## Exercise brief
Count the lines in the data below that include the word "class", then state the total and nothing besides.

⁂

[src/rtl/mux_nch_scan.sv]
// N-channel W-bit mux, manual select or round-robin scan, channel-tagged registered output.
// Latency: 1 cycle from in_data/in_valid to out_data/out_ch/out_valid.
// Backpressure: out_ready=0 with a word held freezes the output stage, dwell counter and scan channel.
module mux_nch_scan #(
    parameter int WIDTH = 8,
    parameter int NCH   = 4,
    parameter int SELW  = 2,
    parameter int DWELL = 4
) (
    input  logic                   clk,
    input  logic                   rst,
    input  logic [NCH*WIDTH-1:0]   in_data,
    input  logic [NCH-1:0]         in_valid,
    input  logic                   mode,
    input  logic [SELW-1:0]        sel,
    input  logic                   sel_load,
    output logic [WIDTH-1:0]       out_data,
    output logic [SELW-1:0]        out_ch,
    output logic                   out_valid,
    input  logic                   out_ready
);

    localparam int CW = (DWELL > 1) ? $clog2(DWELL) : 1;

    localparam logic ST_MAN  = 1'b0;
    localparam logic ST_SCAN = 1'b1;

    localparam logic [SELW:0]   NCH_L   = (SELW+1)'(NCH);
    localparam logic [SELW-1:0] LAST_CH = SELW'(NCH - 1);
    localparam logic [CW-1:0]   LAST_DW = CW'(DWELL - 1);

    logic            state;
    logic [SELW-1:0] cur_ch;
    logic [CW-1:0]   dwell_cnt;
    logic            load_en;
    logic [WIDTH-1:0] sel_data;
    logic            sel_vld;

    assign load_en = !out_valid || out_ready;

    always_comb begin
        sel_data = '0;
        sel_vld  = 1'b0;
        for (int k = 0; k < NCH; k++) begin
            if (cur_ch == SELW'(k)) begin
                sel_data = in_data[k*WIDTH +: WIDTH];
                sel_vld  = in_valid[k];
            end
        end
    end

    // A mode transition takes priority over both sel_load and a dwell wrap on the same edge.
    always_ff @(posedge clk) begin
        if (rst) begin
            state     <= ST_MAN;
            cur_ch    <= '0;
            dwell_cnt <= '0;
        end else begin
            case (state)
                ST_MAN: begin
                    if (mode) begin
                        state     <= ST_SCAN;
                        dwell_cnt <= '0;
                    end else if (sel_load && ({1'b0, sel} < NCH_L)) begin
                        cur_ch <= sel;
                    end
                end
                ST_SCAN: begin
                    if (!mode) begin
                        state     <= ST_MAN;
                        dwell_cnt <= '0;
                    end else if (load_en) begin
                        if (dwell_cnt == LAST_DW) begin
                            dwell_cnt <= '0;
                            cur_ch    <= (cur_ch == LAST_CH) ? '0 : cur_ch + 1'b1;
                        end else begin
                            dwell_cnt <= dwell_cnt + 1'b1;
                        end
                    end
                end
                default: begin
                    state     <= ST_MAN;
                    dwell_cnt <= '0;
                end
            endcase
        end
    end

    // out_data keeps its last value on an empty load; only out_valid drops.
    always_ff @(posedge clk) begin
        if (rst) begin
            out_data  <= '0;
            out_ch    <= '0;
            out_valid <= 1'b0;
        end else if (load_en) begin
            if (sel_vld) begin
                out_data  <= sel_data;
                out_ch    <= cur_ch;
                out_valid <= 1'b1;
            end else begin
                out_valid <= 1'b0;
            end
        end
    end

endmodule

[config.mk]
export PLATFORM = sky130hd
export DESIGN_NAME = mux_nch_scan
export DESIGN_NICKNAME = d
export VERILOG_FILES = /design/src/rtl/mux_nch_scan.sv
export SDC_FILE = /design/constraint.sdc
export NUM_CORES = 1
export LEC_CHECK = 0
export CAP_MARGIN = 40
export CORE_MARGIN = 2
export CORE_UTILIZATION = 60
export DETAILED_ROUTE_END_ITERATION = 8
export DONT_BUFFER_PORTS = 1
export GPL_ROUTABILITY_DRIVEN = 0
export GPL_TIMING_DRIVEN = 0
export PLACE_DENSITY = 0.84
export SLEW_MARGIN = 20
export SYNTH_ARGS = -nofsm -noshare
export SYNTH_HDL_FRONTEND = slang
export SYNTH_SLANG_ARGS = --single-unit
[constraint.sdc]
create_clock -name clk -period 2.39 [get_ports clk]
set_input_delay 0.717 -clock clk [delete_from_list [all_inputs] [get_ports clk]]
set_output_delay 0.717 -clock clk [all_outputs]
set_load 0.02 [all_outputs]
==> out/summary.txt, run 1 <==
======================================================================================================
Critical path launch point type                                                               register
First-pass GRT wire length                                                                     3230 um
Power density of the placed cells                                                          631 nW/um^2
CP Cell Sequence                                                                          inv_1 -> ha_1 -> or2_1 -> buf_1 -> a221oi_1 -> nor3_1 -> mux2_4
Maximum ir drop on the vdd rail                                                             0.000323 V
Clock Sink Count                                                                                    16
Worst hold endpoint                                                                       dwell_cnt[0]
Via count of the first global-routing pass                                                         766
Minimum period implied by the final worst setup slack                                          1.96 ns
Relative slew slack                                                                              67.9%
Upper clock frequency limit                                                                    510 MHz
Share of synthesized area occupied by flip-flops and latches                                     31.6%
Top fanout value on the critical path                                                                8
Post-detail-place hpwl                                                                         1640 um
Instance count along the most critical hold path                                                     2
Share of the synthesized area in the top cell type                                               31.6%
Cell class contributing the biggest share of worst-path delay                               flip-flops
Total I/O pin count                                                                                 54
Die Height                                                                                     45.1 um
Core footprint                                                                               1540 um^2
Overall power of the completed layout                                                         0.676 mW
Initial antenna violation count                                                                      0
Standard cell with the maximum stage delay on the critical path                           sky130_fd_sc_hd__dfxtp_1
RSZ-0062 raised after global routing                                                                no
Total grt overflow                                                                                   0
Max Cap Viol                                                                                         0
Sum of routed wire length over all layers                                                      2090 um
Count of endpoints failing setup in the final report                                                 0
Number of cells upsized or downsized after cts                                                       0
Number of nets in the synthesized netlist                                                          158
Hold-fix buffers at CTS                                                                              0
Number of vias in the routed layout                                                                863
Sort of element at the end of the critical path                                               register
Master cell of the clock root buffer                                                      sky130_fd_sc_hd__clkbuf_4
Final slew viol count                                                                                0
Async set-reset flop share out of synthesis                                                         0%
Syn. warnings                                                                                        0
Most frequent cell after synthesis                                                        sky130_fd_sc_hd__dfxtp_1
Worst stage delay on the critical path                                                         0.39 ns
Number of flops mapped to enable cells by yosys                                                      0
Largest net degree at the start of global routing                                                   11
Post-DR wirelength/cell                                                                        16.1 um
Number of flip-flops and latches in the synthesized netlist                                         16
Final-stage net count                                                                              163
Port buffer count                                                                                    0
Post-synth top cells                                                                      16 x sky130_fd_sc_hd__dfxtp_1, 13 x sky130_fd_sc_hd__nor2b_1, 8 x sky130_fd_sc_hd__nor3_1
Total CTS buffers                                                                                    3
Setup TNS Final                                                                                   0 ns
Critical path class                                                                            reg2reg
Number of different library cells in the post-synthesis netlist                                     29
Buffering stage count on the worst path with inverters included                                      2
First DRT Iteration DRCs                                                                            17
Post-detailed-route via-to-cell ratio                                                             6.64
Startpoint of the most critical register-to-register path                                    cur_ch[0]
Global-route total usage across every layer                                                      22.1%
Number of core rows                                                                                 14
Clock transition at the register clock pins on the worst setup and hold paths after CTS        0.09 ns
Cell taking the most area after synthesis                                                 sky130_fd_sc_hd__dfxtp_1
Synth-to-Final Area Change                                                                       5.55%
CP Data Required Time                                                                          2.57 ns
Capture point of the worst reg-to-reg path                                                 out_data[4]
Count of buffers added by post-CTS timing repair for setup                                           0
Cell count after synthesis                                                                         110
Number of cells on the worst reg-to-reg path                                                         7
Data arrival time of the critical path                                                         2.13 ns
Hold Vio Cnt, Final                                                                                  0
Area enclosed by the die boundary                                                            2040 um^2
H-tree lvl count                                                                                     1
Clock tree from TritonCTS                                                                          yes
Maximum number of buffers from clock root to sink                                                    2
Residual antenna-violating net count after detailed routing                                          0
Main synth FF type                                                                        sky130_fd_sc_hd__dfxtp_1
Latest clock arrival within the worst-skew pair                                                0.28 ns
Die W                                                                                          45.1 um
Slew @ Worst Pin                                                                              0.481 ns
Hold Startpoint                                                                           dwell_cnt[0]
Clock skew after layout                                                                     0.00770 ns
Tightest hold margin                                                                          0.489 ns
Syn avg cell area                                                                            9.22 um^2
Status                                                                                    complete, no violations
Remaining DRCs                                                                                       0
Cell Area, Synth                                                                             1010 um^2
Reg-to-reg slack, setup                                                                        0.43 ns
Starting density of the core                                                                     65.8%
TritonRoute pass-1 iters                                                                             4
Type of the most critical hold path                                                            reg2reg
Largest cells by area after synthesis                                                     sky130_fd_sc_hd__dfxtp_1 32%, sky130_fd_sc_hd__mux2_4 10%, sky130_fd_sc_hd__nor2b_1 8.0%
Share of the cycle needed by the critical path after routing                                     82.0%
LEAKAGE                                                                                       0.420 nW
Fraction of final layout cells sized beyond drive strength 1                                     14.0%
Count of antenna diodes in the layout                                                                0
======================================================================================================
worst register-to-register path, cell delays in order, from the launching register on:
cell and delay, ns:
sky130_fd_sc_hd__dfxtp_1 0.39, sky130_fd_sc_hd__inv_1 0.11, sky130_fd_sc_hd__ha_1 0.25, sky130_fd_sc_hd__or2_1 0.23, sky130_fd_sc_hd__buf_1 0.18, sky130_fd_sc_hd__a221oi_1 0.33, sky130_fd_sc_hd__nor3_1 0.09, sky130_fd_sc_hd__mux2_4 0.28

⁂

## Completed exercise
2